Una serie de mujeres, pensadoras y escritoras, me viene a la cabeza al referirme al feminismo. Se han vuelto intensamente actuales Emilia Pardo Bazán, Concepción Arenal, Clara Campoamor, Simone de Beauvoir, Virginia Woolf... Pero traigo aquí otros nombres de lectura fundamental: Annie Proulx, Margaret Atwood, Monserrat Roig, Carme Riera, Carmen Martin Gaite, Annie Ernaux, Wisława Szymborska, Idea Vilariño, Laura Freixas, Nuria Varela, Graciela Rodríguez Alonso, Elvira Navarro, la siempre magistral Anna Caballé… la siempre intuitiva Leila Guerriero… la siempre batalladora Elvira Lindo. O escritoras más jóvenes y asombrosas como Alba Carballal, Alba Ballesta, Elisa Levi, Alejandra Martínez de Miguel, Elvira Sastre, Alejandra Parejo, Elena Medel, Luna Miguel, Txani Rodríguez, Aixa de la Cruz, Lucía Baskarán… La lista es enorme.

Hace unos años escribí un artículo sobre la polémica generada a raíz de que la ministra Bibiana Aído dijese la palabra “miembra”. Rescato algunas ideas de entonces:
“El problema de la palabra “miembra” –escribía yo en 2008– es que se enfrenta directamente a “miembro”; lo refleja, lo varía, lo feminiza. Le quita su dominio, en todo caso, lo reta a que reparta papeles y derechos, lo destrona, lo divide. Con otra palabra tal vez no pasaría lo mismo. Pero es que miembro es una palabra muy patrimonio del varón. Es ‘su’ palabra por excelencia, la que acarrea todas las gracias de los chistes presuntuosos, la que remite a fantasías eufemísticas, y la que le hace ser miembro, nunca mejor dicho, del colectivo de la masculinidad universal: el ‘miembro’ le hace miembro de esa morfología que llamamos hombre. Por eso, para muchos varones de cualquier cultura y lugar del mundo la mujer se define como un ser que no tiene miembro. Así de simplista y así de complejo. Sobreentendido, obviamente, ‘miembro viril’, segunda de las acepciones del vocablo ‘miembro’ en los diccionarios. ‘Miembro’ es una palabra intocable, casi sagrada en su género –o condición epicena, para ser exactos– por representar algo muy profundo y básico de lo masculino. He aquí, entonces, que ‘miembro’ y ‘varón’ están muy unidos, demasiado unidos entre sí.

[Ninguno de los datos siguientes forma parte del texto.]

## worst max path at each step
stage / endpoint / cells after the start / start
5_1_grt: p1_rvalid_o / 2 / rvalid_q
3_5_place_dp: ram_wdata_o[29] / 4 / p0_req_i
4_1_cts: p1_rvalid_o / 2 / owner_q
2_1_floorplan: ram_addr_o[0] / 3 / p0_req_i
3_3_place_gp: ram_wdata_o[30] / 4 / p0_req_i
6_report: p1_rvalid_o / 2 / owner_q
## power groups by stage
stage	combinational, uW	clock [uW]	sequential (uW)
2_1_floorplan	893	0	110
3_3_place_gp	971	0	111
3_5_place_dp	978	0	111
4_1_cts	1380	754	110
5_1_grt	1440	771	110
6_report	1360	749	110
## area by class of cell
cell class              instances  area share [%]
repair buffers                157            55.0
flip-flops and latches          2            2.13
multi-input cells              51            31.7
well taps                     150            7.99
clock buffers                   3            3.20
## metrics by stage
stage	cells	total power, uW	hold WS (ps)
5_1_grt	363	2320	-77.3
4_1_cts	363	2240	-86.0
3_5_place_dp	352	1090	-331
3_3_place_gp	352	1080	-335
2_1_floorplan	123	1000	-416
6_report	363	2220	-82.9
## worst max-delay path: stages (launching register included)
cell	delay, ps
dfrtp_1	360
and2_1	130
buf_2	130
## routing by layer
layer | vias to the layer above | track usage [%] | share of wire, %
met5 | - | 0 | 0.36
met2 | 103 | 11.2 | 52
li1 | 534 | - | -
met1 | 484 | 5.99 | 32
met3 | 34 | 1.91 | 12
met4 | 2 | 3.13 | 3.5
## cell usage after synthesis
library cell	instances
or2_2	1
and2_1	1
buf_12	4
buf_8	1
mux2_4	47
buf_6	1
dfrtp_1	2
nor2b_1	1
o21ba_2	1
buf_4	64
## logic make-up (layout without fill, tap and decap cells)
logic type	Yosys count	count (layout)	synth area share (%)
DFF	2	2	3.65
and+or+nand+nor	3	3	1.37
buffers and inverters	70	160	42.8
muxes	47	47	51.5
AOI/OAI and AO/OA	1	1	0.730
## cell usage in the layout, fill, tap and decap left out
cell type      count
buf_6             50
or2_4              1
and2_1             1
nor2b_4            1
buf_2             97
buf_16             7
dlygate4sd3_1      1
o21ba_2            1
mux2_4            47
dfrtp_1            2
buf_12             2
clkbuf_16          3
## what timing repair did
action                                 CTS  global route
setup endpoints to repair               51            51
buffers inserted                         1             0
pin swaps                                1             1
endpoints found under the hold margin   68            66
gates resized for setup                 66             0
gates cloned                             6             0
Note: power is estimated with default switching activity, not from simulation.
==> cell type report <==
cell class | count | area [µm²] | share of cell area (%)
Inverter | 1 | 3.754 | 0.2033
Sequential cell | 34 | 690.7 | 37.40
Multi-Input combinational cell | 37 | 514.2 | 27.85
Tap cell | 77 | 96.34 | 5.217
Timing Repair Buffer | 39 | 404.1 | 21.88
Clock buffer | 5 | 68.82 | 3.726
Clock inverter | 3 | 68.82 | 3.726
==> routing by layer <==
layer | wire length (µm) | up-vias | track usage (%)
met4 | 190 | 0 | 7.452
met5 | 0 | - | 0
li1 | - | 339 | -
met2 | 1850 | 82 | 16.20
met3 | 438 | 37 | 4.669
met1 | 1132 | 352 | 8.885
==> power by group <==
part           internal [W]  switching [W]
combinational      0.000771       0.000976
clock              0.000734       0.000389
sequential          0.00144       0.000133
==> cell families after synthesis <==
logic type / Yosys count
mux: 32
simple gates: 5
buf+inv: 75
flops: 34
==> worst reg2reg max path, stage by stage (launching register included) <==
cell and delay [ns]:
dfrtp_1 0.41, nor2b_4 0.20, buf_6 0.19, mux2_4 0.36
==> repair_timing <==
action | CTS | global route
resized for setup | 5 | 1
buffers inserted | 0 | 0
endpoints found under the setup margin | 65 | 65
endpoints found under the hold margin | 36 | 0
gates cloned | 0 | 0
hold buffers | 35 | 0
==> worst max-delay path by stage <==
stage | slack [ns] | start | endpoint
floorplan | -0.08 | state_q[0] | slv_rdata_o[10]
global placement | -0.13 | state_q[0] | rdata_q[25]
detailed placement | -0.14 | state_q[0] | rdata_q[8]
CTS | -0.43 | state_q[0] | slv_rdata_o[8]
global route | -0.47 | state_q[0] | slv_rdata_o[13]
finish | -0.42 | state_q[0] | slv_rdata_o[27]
## src/rtl/core_region_pkg.sv

```systemverilog
/* core region package
   bus widths, local region decode and the RAM geometry */
package core_region_pkg;

  localparam int ADDR_W = 32;
  localparam int DATA_W = 32;
  localparam int BE_W   = DATA_W / 8;

  // data RAM geometry
  localparam int RAM_WORDS = 1024;
  localparam int RAM_AW    = $clog2(RAM_WORDS);

  // top address bits compared against the local prefix
  localparam int                    LOCAL_PREFIX_W = 12;
  localparam logic [LOCAL_PREFIX_W-1:0] LOCAL_PREFIX = 12'h001;

  typedef logic [ADDR_W-1:0] addr_t;
  typedef logic [DATA_W-1:0] data_t;
  typedef logic [BE_W-1:0]   be_t;

  // word address, bus address bits 11..2
  typedef logic [RAM_AW-1:0] ram_addr_t;

  // source of a pending lsu response
  typedef enum logic {
    TARGET_RAM = 1'b0,
    TARGET_EXT = 1'b1
  } lsu_target_e;

endpackage
```

## src/rtl/ext_bus_bridge.sv

```systemverilog
/* external bus bridge
   turns granted lsu accesses into four-phase req/ack transfers */
`timescale 1ns/100ps

module ext_bus_bridge
  import core_region_pkg::*;
(
  input  logic  clk,
  input  logic  rst_n,

  input  logic  req_i,
  input  addr_t addr_i,
  input  logic  we_i,
  input  be_t   be_i,
  input  data_t wdata_i,
  output logic  gnt_o,
  output logic  rvalid_o,
  output data_t rdata_o,

  output logic  ext_req_o,
  output addr_t ext_addr_o,
  output logic  ext_we_o,
  output be_t   ext_be_o,
  output data_t ext_wdata_o,
  input  logic  ext_ack_i,
  input  data_t ext_rdata_i
);

  typedef enum logic [1:0] {IDLE, REQ, RESP, WAIT_LOW} state_e;

  state_e state_q;

  assign gnt_o     = req_i & (state_q == IDLE);
  assign ext_req_o = (state_q == REQ);
  assign rvalid_o  = (state_q == RESP);

  always_ff @(posedge clk, negedge rst_n) begin
    if (!rst_n) begin
      state_q <= IDLE;
    end else begin
      case (state_q)
        IDLE:     if (gnt_o) state_q <= REQ;
        REQ:      if (ext_ack_i) state_q <= RESP;
        // req is already low here, ack may still be up
        RESP:     state_q <= ext_ack_i ? WAIT_LOW : IDLE;
        WAIT_LOW: if (!ext_ack_i) state_q <= IDLE;
        default:  state_q <= IDLE;
      endcase
    end
  end

  // transfer fields and read word
  always_ff @(posedge clk) begin
    if (gnt_o) begin
      ext_addr_o  <= addr_i;
      ext_we_o    <= we_i;
      ext_be_o    <= be_i;
      ext_wdata_o <= wdata_i;
    end
    if (ext_req_o && ext_ack_i) begin
      rdata_o <= ext_rdata_i;
    end
  end

  ext_fields_stable: assert property (@(posedge clk) disable iff (!rst_n)
    ext_req_o && $past(ext_req_o) |->
      $stable({ext_addr_o, ext_we_o, ext_be_o, ext_wdata_o}));

endmodule

```

## config.mk

```make
export PLATFORM = sky130hd
export DESIGN_NAME = ext_bus_bridge
export DESIGN_NICKNAME = d
export VERILOG_FILES = /design/src/rtl/core_region_pkg.sv /design/src/rtl/ext_bus_bridge.sv
export SDC_FILE = /design/constraint.sdc
export NUM_CORES = 1
export LEC_CHECK = 0
export BUFFER_PORTS_ARGS = -buffer_cell sky130_fd_sc_hd__buf_2
export CORE_UTILIZATION = 41
export CTS_CLUSTER_DIAMETER = 80
export DETAILED_ROUTE_END_ITERATION = 16
export GPL_ROUTABILITY_DRIVEN = 0
export HOLD_SLACK_MARGIN = 0.03
export PLACE_DENSITY = 0.88
export SLEW_MARGIN = 25
export SYNTH_ARGS = -nofsm -noshare
export SYNTH_HDL_FRONTEND = slang
export SYNTH_SLANG_ARGS = --single-unit
```

## constraint.sdc

```tcl
create_clock -name clk -period 9.68 [get_ports clk]
set_input_delay 1.936 -clock clk [delete_from_list [all_inputs] [get_ports clk]]
set_output_delay 1.936 -clock clk [all_outputs]
set_load 0.02 [all_outputs]
```

* Word level (Yosys, flattened, before mapping)
Index checks and enable logic that the tools add are counted.
** Storage, ports and cells
- Logic and storage cells :: 21
- Input bits :: 105
- Output and inout port bits :: 104
- Register bits after elaboration :: 103
** Cells by class
- Multiplexer cells :: 5
- Bitwise logic cells :: 1
- Reduce and logical (&&, ||, !) cells :: 3
- Equality and inequality tests :: 6
** Operators by type and width (number)
- $mux W2 :: 4
- $pmux W2 S4 :: 1
- $eq A2 B2 Y1 const B :: 2
- $ne A2 B2 Y1 const B :: 2
- $reduce_and A3 Y1 :: 1
- $eq A2 B1 Y1 const B :: 1
- $logic_not A2 Y1 :: 1
- $ne A2 B1 Y1 const B :: 1
- $and A1 B1 Y1 :: 1
- $logic_and A1 B1 Y1 :: 1

* Logic depth before layout (Yosys ltp)
- Depth in word-level cells :: 4
- Depth in mapped cells :: 2
- Mapped depth without buffers :: 2

* Least setup slack after synthesis
OpenSTA, ideal clock, no wires.
- Kind :: input-to-output
- Start :: input port req_i
- End :: output port gnt_o
- Required time :: 7.744 ns
- Cell stages on the path :: 1
- Setup slack :: 0.409 ns
- Data arrival time :: 7.335 ns
- Path buffers :: 0
- Path through :: nor3b_1
** Between the ends
- Longest elaborated chain between the ends :: 1
** RTL lines
- start, declared :: RTL line ext_bus_bridge.sv:11 : input logic req_i,
- $and A1 B1 Y1 :: RTL line ext_bus_bridge.sv:33 : assign gnt_o = req_i & (state_q == IDLE);
- end, declared :: RTL line ext_bus_bridge.sv:16 : output logic gnt_o,
Every way passes these cells.

* Worst setup path after layout
Ends and elaborated chain as after synthesis.

==> run_results.csv <==
group,metric,value,unit
critical_path,slowest_stage,"nor3b_2",
power,vdd_drop_max,0.131,mV
synthesis,synthAdderAreaFrac,0,%
sta,post-route-period-util,45.4,%
hold_path,worstHoldStart,"state_q[0]",
clock_network,clock-sinks,103,
synthesis,syn_avg_cell_area,28.1,um2
synthesis,synth_top_family_by_area,"simple AND/OR/NAND/NOR gates",
global_routing,grt_overflow,0,
critical_path,cp.required,7.74,ns
die,initial_utilization,43.0,%
die,coreArea,0.00733,mm2
route,drt-total-wl,6.94,mm
synthesis,synth.ff_latch_count,103,
power,p_switching,0.242,mW
synthesis,synthXorXnorAreaFrac,0,%
synthesis,synth_cell_types,10,
sta,drv_slew,0,
critical_path,cp_common_cell,"buf_2",
synthesis,yosys-top-cells-count,"edfxtp_1 (101), dfrtp_1 (2), nor2b_1 (2)",
power,p_comb_share,14.3,%
clock_network,postCtsResizedCells,0,
sta,maxSlewHeadroom,44.3,%
synthesis,syn_nets,217,
synthesis,yosysTopAreaCellShare,96.3,%
global_routing,grt_antenna_before_repair,0,
synthesis,async_flop_share,1.94,%
power,switching_share,26.3,%
critical_path,path_cells,"buf_2 -> nor3b_2 -> buf_2",
synthesis,syn_area,0.00315,mm2
critical_path,path_buf_inv,2,
sta,setup_violations,0,
sta,fin_tns_setup,0,ns
placement,dpl.cell_count,421,
sta,fmax,227,MHz
clock_network,cts_max_level,3,
critical_path,slowest_delay,0.23,ns
die,ios,209,
global_routing,grt_pass1_vias,2019,
clock_network,cts_made_buffers,9,
sta,worst_slew_pin_slew,0.835,ns
placement,portBuffers,208,
critical_path,r2r_start,"state_q[1]",
clock_network,post-cts-setup-buffers,0,
synthesis,synth_compound_area_share,0.516,%
critical_path,rr_endpoint,"ext_addr_o[24]",
hold_path,hold_path_depth,1,
clock_network,cts_tree,"built",
critical_path,cp_max_fo,2,
power,p_seq_share,59.8,%
synthesis,ys.warnings.count,0,
route,drt_iter0_drc,48,
power,leakage,1.91,nW
route,drcViolationCount,0,
cells_and_area,n_fill_cell,553,
job,maxCapViolCount,0,
global_routing,grt_max_degree,70,
critical_path,endpoint_kind,"output port",
power,p_int,0.678,mW
synthesis,ys.flop_type,"edfxtp_1",
sta,rsz0062_at_grt,"no",
cells_and_area,utilization,61.6,%
clock_network,insertion_delay,0.35,ns
synthesis,yosysTopAreaCell,"edfxtp_1",
synthesis,synth.area.mux_share,0,%
route,final_antenna_net_count,0,
hold_path,worst_hold_path.endpoint,"state_q[1]",
clock_network,hold_buffers,0,
critical_path,start_kind,"input pin",
global_routing,grt_pass1_wl,9.36,mm
sta,finalHoldViolations,0,
synthesis,synth.area.top_cells,"edfxtp_1 (96%), dfrtp_1 (1.6%), nor2b_1 (0.40%), and2b_2 (0.28%), nor2b_2 (0.28%)",
clock_network,clockBufferDepth,2,
critical_path,cp_top_family,"buffers and inverters",
power,p_per_area,204,mW/mm2
cells_and_area,drive_gt1_share,67.8,%
synthesis,synth-edff-count,101,
synthesis,synth.most_common_cell,"edfxtp_1",
critical_path,worstPathArrival,2.46,ns
synthesis,synth-simple-area-share,1.59,%
critical_path,rr_worst_depth,2,
cells_and_area,finalNonFillerCells,437,
die,die_x,89.6,um
critical_path,path_class,"input pin to output port",
cells_and_area,final_nets,438,
route,vias,1927,
global_routing,grt_usage,16.6,%
die,die_area,0.00804,mm2
hold_path,hp-class,"flop to flop",
critical_path,ff2ff_setup_slack,7.81,ns
die,rows,31,
synthesis,seq_area_frac_synth,97.9,%
synthesis,synthCells,112,
sta,fin_crit,4.40,ns
clock_network,clk_pin_slew_worst_paths,0.10,ns
route,routed_via_density,4.41,
power,clockPowerShare,26.0,%
cells_and_area,area_growth,43.3,%
run_status,outcome,"finished, final reports clean",
sta,skew,0.0175,ns
die,die_y,89.6,um
cells_and_area,diodes,0,
power,finalPower,0.920,mW
route,wl_per_cell,15.9,um
route,first_pass_iters,4,
clock_network,cts_root_buf,"clkbuf_8",
registers in the layout, summed over array words and instances, names as in the netlist:
signal / count
ext_we_o: 1
state_q: 2
rdata_o: 32
ext_addr_o: 32
ext_wdata_o: 32
ext_be_o: 4
cells in the final DEF (no fill, tap or decap):
| cell | n |
|---|---|
| and2_1 | 1 |
| clkinv_4 | 2 |
| clkinvlp_4 | 1 |
| inv_6 | 1 |
| buf_4 | 2 |
| dfrtp_1 | 2 |
| buf_2 | 208 |
| o21a_1 | 1 |
| clkinv_2 | 2 |
| nand2b_1 | 1 |
| nor2b_1 | 2 |
| edfxtp_1 | 101 |
| inv_8 | 1 |
| and2b_2 | 1 |
| clkbuf_8 | 9 |
| nor2b_2 | 1 |
| nor3b_2 | 1 |
| o31a_1 | 1 |
power groups by stage:
stage | registers [mW] | clock network [mW] | logic, mW
4_1_cts | 0.551 | 0.246 | 0.133
2_1_floorplan | 0.610 | 0 | 0.0235
6_report | 0.550 | 0.239 | 0.131
3_3_place_gp | 0.558 | 0 | 0.129
5_1_grt | 0.554 | 0.263 | 0.140
3_5_place_dp | 0.560 | 0 | 0.133
stage by stage:
| stage | setup slack [ns] | hold WS (ns) | cell area, um2 |
|---|---|---|---|
| 2_1_floorplan | 0.409 | 0.514 | 3150 |
| 3_3_place_gp | 5.25 | 0.546 | 4330 |
| 3_5_place_dp | 5.27 | 0.582 | 4330 |
| 4_1_cts | 5.26 | 0.607 | 4510 |
| 5_1_grt | 5.26 | 0.642 | 4510 |
| 6_report | 5.28 | 0.598 | 4510 |
cells by family (layout without fill, tap and decap cells):
family	count (synthesis)	after routing
DFF	103	103
and+or+nand+nor	7	7
buffers and inverters	0	226
AOI/OAI and AO/OA	2	2
worst register-to-register path: stages, from the launching register on:
cell and delay, ns:
dfrtp_1 0.46, nor3b_2 0.28, buf_4 0.70
how the worst max path moves through the flow:
stage	startpoint	endpoint	slack (ns)	depth (start not counted)
finish	req_i	gnt_o	5.28	3
global route	req_i	gnt_o	5.26	3
CTS	req_i	gnt_o	5.26	3
detailed placement	req_i	gnt_o	5.27	3
global placement	req_i	gnt_o	5.25	3
floorplan	req_i	gnt_o	0.41	1
layer usage:
| metal | GRT usage (%) | wire [um] | vias to the layer above |
|---|---|---|---|
| met5 | 0 | 0 | - |
| met4 | 7.79 | 171 | 0 |
| met3 | 6.49 | 617 | 13 |
| met2 | 30.7 | 3890 | 112 |
| met1 | 16.1 | 2260 | 913 |
| li1 | - | - | 889 |
layout make-up:
type	count	area, um2	area share (%)
Clock buffer	9	124	2.74
Clock inverter	7	55.1	1.22
Multi-Input combinational cell	9	71.3	1.58
Sequential cell	103	3080	68.3
Tap cell	99	124	2.74
Timing Repair Buffer	210	1060	23.4
Note: power is estimated with default switching activity, not from simulation.
`config.mk`:
```
export PLATFORM = sky130hd
export DESIGN_NAME = lsu_demux
export DESIGN_NICKNAME = d
export VERILOG_FILES = /design/src/rtl/core_region_pkg.sv /design/src/rtl/lsu_demux.sv
export SDC_FILE = /design/constraint.sdc
export NUM_CORES = 1
export LEC_CHECK = 0
export ABC_AREA = 1
export BUFFER_PORTS_ARGS = -buffer_cell sky130_fd_sc_hd__buf_4
export CORE_MARGIN = 10
export CORE_UTILIZATION = 24
export CTS_BUF_LIST = sky130_fd_sc_hd__clkbuf_16
export DETAILED_ROUTE_END_ITERATION = 6
export PLACE_DENSITY = 0.85
export SYNTH_ARGS = -nofsm -noshare
export SYNTH_HDL_FRONTEND = slang
export SYNTH_SLANG_ARGS = --single-unit
```
`constraint.sdc`:
```
create_clock -name clk -period 3.75 [get_ports clk]
set_input_delay 0.5625 -clock clk [delete_from_list [all_inputs] [get_ports clk]]
set_output_delay 0.5625 -clock clk [all_outputs]
set_load 0.03 [all_outputs]
```
`src/rtl/core_region_pkg.sv`:
```
/* core region package
   bus widths, local region decode and the RAM geometry */
package core_region_pkg;

  localparam int ADDR_W = 32;
  localparam int DATA_W = 32;
  localparam int BE_W   = DATA_W / 8;

  // data RAM geometry
  localparam int RAM_WORDS = 1024;
  localparam int RAM_AW    = $clog2(RAM_WORDS);

  // top address bits compared against the local prefix
  localparam int                    LOCAL_PREFIX_W = 12;
  localparam logic [LOCAL_PREFIX_W-1:0] LOCAL_PREFIX = 12'h001;

  typedef logic [ADDR_W-1:0] addr_t;
  typedef logic [DATA_W-1:0] data_t;
  typedef logic [BE_W-1:0]   be_t;

  // word address, bus address bits 11..2
  typedef logic [RAM_AW-1:0] ram_addr_t;

  // source of a pending lsu response
  typedef enum logic {
    TARGET_RAM = 1'b0,
    TARGET_EXT = 1'b1
  } lsu_target_e;

endpackage
```
`src/rtl/lsu_demux.sv`:
```
/* lsu address demux
   decodes the local prefix, picks the grant and routes responses back */
`timescale 1ns/100ps

module lsu_demux
  import core_region_pkg::*;
(
  input  logic  clk,
  input  logic  rst_n,

  input  logic  lsu_req_i,
  input  addr_t lsu_addr_i,
  input  logic  lsu_we_i,
  input  be_t   lsu_be_i,
  input  data_t lsu_wdata_i,
  output logic  lsu_gnt_o,
  output logic  lsu_rvalid_o,
  output data_t lsu_rdata_o,

  output logic  ram_req_o,
  input  logic  ram_gnt_i,
  input  logic  ram_rvalid_i,
  input  data_t ram_rdata_i,

  output logic  ext_req_o,
  input  logic  ext_gnt_i,
  input  logic  ext_rvalid_i,
  input  data_t ext_rdata_i
);

  lsu_target_e req_target;
  lsu_target_e target_q;
  logic [1:0]  pending_q;
  logic        allow;

  assign req_target = (lsu_addr_i[ADDR_W-1 -: LOCAL_PREFIX_W] == LOCAL_PREFIX) ?
                      TARGET_RAM : TARGET_EXT;

  // same target may overlap, a switch waits until all responses are back
  assign allow = (pending_q == 2'd0) ||
                 ((req_target == target_q) && ((pending_q != 2'd2) || lsu_rvalid_o));

  assign ram_req_o = lsu_req_i & allow & (req_target == TARGET_RAM);
  assign ext_req_o = lsu_req_i & allow & (req_target == TARGET_EXT);
  assign lsu_gnt_o = (ram_req_o & ram_gnt_i) | (ext_req_o & ext_gnt_i);

  always_ff @(posedge clk, negedge rst_n) begin
    if (!rst_n) begin
      target_q  <= TARGET_RAM;
      pending_q <= 2'd0;
    end else begin
      if (lsu_gnt_o) begin
        target_q <= req_target;
      end
      pending_q <= pending_q + {1'b0, lsu_gnt_o} - {1'b0, lsu_rvalid_o};
    end
  end

  assign lsu_rvalid_o = ram_rvalid_i | ext_rvalid_i;
  assign lsu_rdata_o  = (target_q == TARGET_EXT) ? ext_rdata_i : ram_rdata_i;

  rvalid_onehot: assert property (@(posedge clk) disable iff (!rst_n)
    !(ram_rvalid_i && ext_rvalid_i));

  // master keeps its request until granted
  lsu_req_held: assert property (@(posedge clk) disable iff (!rst_n)
    lsu_req_i && !lsu_gnt_o |=>
      lsu_req_i && $stable({lsu_addr_i, lsu_we_i, lsu_be_i, lsu_wdata_i}));

endmodule

```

Incluso a una gran mayoría de hombres, cuando le tocan precisamente el miembro-palabra, algo muy profundo en su subconsciente se remueve y se incomoda: eso es sólo cosa suya y de nadie más.

“Los malos tratos, la violencia sexista, la pederastia (casi exclusivamente como una aberración masculina) y la explotación sexual y laboral de la mujer, además de la sutil desigualdad doméstica que pasa por ‘normal’, tienen como sustrato esa identificación con el ‘miembro’, que se asocia únicamente a la parte del hombre a la que va unido el resto de su cuerpo, incluido su cerebro. Ahora lo que le ha dado miedo a muchos varones es que al miembro, por fin, le ha salido una posible variante liberadora, la posibilidad de que la mujer también lo pueda ser sin tener que renunciar a su identidad de mujer, es decir: por fin puede ser miembra.”

Gracias a las grandes escritoras y pensadoras pasadas y a las filósofas y analistas actuales, los asuntos claves relacionados con la mujer están cambiando a toda velocidad para bien de la sociedad. Se dice y con razón que la igualdad absoluta entre hombres y mujeres, incluso en un grado escrupuloso de paridad, aporta a la sociedad una renovación y una mejora. El riesgo –magnificado por los detractores del feminismo– es que, en algunos momentos o situaciones puntuales, el feminismo adopte formas y discursos machistas, excluyentes y antimasculinos, pero quizá haya que asumir ese riesgo como el ínfimo porcentaje que es en el conjunto del diálogo por la igualdad. En cualquier caso, quizá a los hombres nos venga bien recibir un poco de nuestra propia medicina, para espabilar.